Managing the complications of hydroxychloroquine retinopathy is an evolving process driven by research papers such as this. The Royal College of Ophthalmologists has recently developed new guidelines for the monitoring of hydroxychloroquine retinopathy [2]. These were developed in collaboration with colleagues from rheumatology and dermatology after an extensive literature review.

These guidelines were based on evidence that the prevalence of retinopathy in long term use patients appears to be around 7.5% and depending on dose and duration of therapy can increase to 20–50% after 20 years of therapy. Risk increases for patients taking more than 5 mg/kg/day. The retinopathy is manifest as damage to the photoreceptors and subsequent degeneration of the retinal pigment epithelium (RPE). This may produce a “Bull’s eye maculopathy” and central visual loss. This is important as the only intervention to prevent further damage is stopping the drug. The risk is increased for patients taking more than 5 mg/kg/day, those also taking Tamoxifen, and those with renal impairment. In some patients, toxicity may first present as pericentral retinopathy and thus requires screening outside the macula.
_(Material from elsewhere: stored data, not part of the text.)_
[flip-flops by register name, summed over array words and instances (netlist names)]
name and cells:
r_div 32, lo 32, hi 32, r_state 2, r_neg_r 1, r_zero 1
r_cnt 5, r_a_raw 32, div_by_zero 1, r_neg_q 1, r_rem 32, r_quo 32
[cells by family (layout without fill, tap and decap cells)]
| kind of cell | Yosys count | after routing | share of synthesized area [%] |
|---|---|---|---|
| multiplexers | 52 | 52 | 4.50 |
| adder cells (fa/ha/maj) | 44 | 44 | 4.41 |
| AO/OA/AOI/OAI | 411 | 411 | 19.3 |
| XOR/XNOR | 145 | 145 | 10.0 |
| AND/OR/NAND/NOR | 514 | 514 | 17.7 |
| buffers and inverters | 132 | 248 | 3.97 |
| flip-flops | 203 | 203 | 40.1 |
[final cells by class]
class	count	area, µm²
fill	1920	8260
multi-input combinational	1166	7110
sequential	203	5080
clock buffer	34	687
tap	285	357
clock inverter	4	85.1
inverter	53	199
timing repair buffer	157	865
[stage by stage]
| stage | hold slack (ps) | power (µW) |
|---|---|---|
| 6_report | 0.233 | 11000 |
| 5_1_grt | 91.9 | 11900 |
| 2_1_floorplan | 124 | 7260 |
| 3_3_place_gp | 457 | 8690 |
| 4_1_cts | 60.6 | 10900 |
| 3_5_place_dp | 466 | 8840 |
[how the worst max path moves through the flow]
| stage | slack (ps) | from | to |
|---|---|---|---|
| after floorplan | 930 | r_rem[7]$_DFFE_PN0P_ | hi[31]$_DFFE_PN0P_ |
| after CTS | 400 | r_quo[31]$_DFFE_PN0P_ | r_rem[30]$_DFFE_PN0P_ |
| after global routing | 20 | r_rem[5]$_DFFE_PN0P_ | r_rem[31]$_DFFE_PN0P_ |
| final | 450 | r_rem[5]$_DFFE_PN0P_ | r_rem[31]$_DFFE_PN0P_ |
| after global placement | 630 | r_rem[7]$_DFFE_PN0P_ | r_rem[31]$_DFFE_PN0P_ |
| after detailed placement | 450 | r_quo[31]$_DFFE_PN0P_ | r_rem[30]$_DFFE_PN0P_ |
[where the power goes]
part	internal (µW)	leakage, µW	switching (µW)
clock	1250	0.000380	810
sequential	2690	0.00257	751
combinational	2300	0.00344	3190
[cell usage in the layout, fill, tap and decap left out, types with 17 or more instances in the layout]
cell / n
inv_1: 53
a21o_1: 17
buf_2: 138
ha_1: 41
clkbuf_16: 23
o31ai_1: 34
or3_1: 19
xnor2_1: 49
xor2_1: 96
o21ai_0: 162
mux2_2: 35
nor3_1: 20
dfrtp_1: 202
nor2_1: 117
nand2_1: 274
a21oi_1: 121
==> src/rtl/board_turn_controller_if.sv <==
// Bus between the board turn controller and its surroundings (game FSM, buttons, cell RAM).
// The slave modport is the controller's view; the master modport drives it.
interface board_turn_controller_if #(
    parameter int AW = 6
);
    logic          i_play;
    logic          i_start;
    logic [3:0]    i_mines;
    logic          i_btnUp;
    logic          i_btnDown;
    logic          i_btnLeft;
    logic          i_btnRight;
    logic          i_btnSel;
    logic          i_btnFlag;
    logic [AW-1:0] o_rdAddr;
    logic [6:0]    i_rdData;
    logic          o_wrEn;
    logic [AW-1:0] o_wrAddr;
    logic [6:0]    o_wrData;
    logic [3:0]    o_curRow;
    logic [3:0]    o_curCol;
    logic [7:0]    o_revealed;
    logic          o_busy;
    logic          o_win;
    logic          o_lose;

    modport slave (
        input  i_play, i_start, i_mines,
        input  i_btnUp, i_btnDown, i_btnLeft, i_btnRight, i_btnSel, i_btnFlag,
        input  i_rdData,
        output o_rdAddr, o_wrEn, o_wrAddr, o_wrData,
        output o_curRow, o_curCol, o_revealed, o_busy, o_win, o_lose
    );

    modport master (
        output i_play, i_start, i_mines,
        output i_btnUp, i_btnDown, i_btnLeft, i_btnRight, i_btnSel, i_btnFlag,
        output i_rdData,
        input  o_rdAddr, o_wrEn, o_wrAddr, o_wrData,
        input  o_curRow, o_curCol, o_revealed, o_busy, o_win, o_lose
    );
endinterface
The guidelines recommend that all patients planning to take hydroxychloroquine long term i.e. over five years have a baseline examination in a hospital eye department ideally within six months, but definitely within 12 months, of starting therapy with a colour retinal photograph and spectral domain optical coherence tomography (SD-OCT) scans of the macula. Patients should be referred for annual screening after five years of therapy and be reviewed annually thereafter.

The number of patients taking hydroxychloroquine is increasing and monitoring patients on therapy is challenging in the currently over stretched hospital eye service [3]. A recent paper estimates that 36,444 patients were commenced on HCQ in 2016 with an estimated 166,673 patients already on HCQ [4]. These estimates are higher than in the RCOphth guideline. This analysis captured prescriptions for hydroxychloroquine for any indication, and counted the number of people prescribed hydroxychloroquine rather than only the number of prescriptions. This suggests the burden of monitoring might be higher than previously estimated.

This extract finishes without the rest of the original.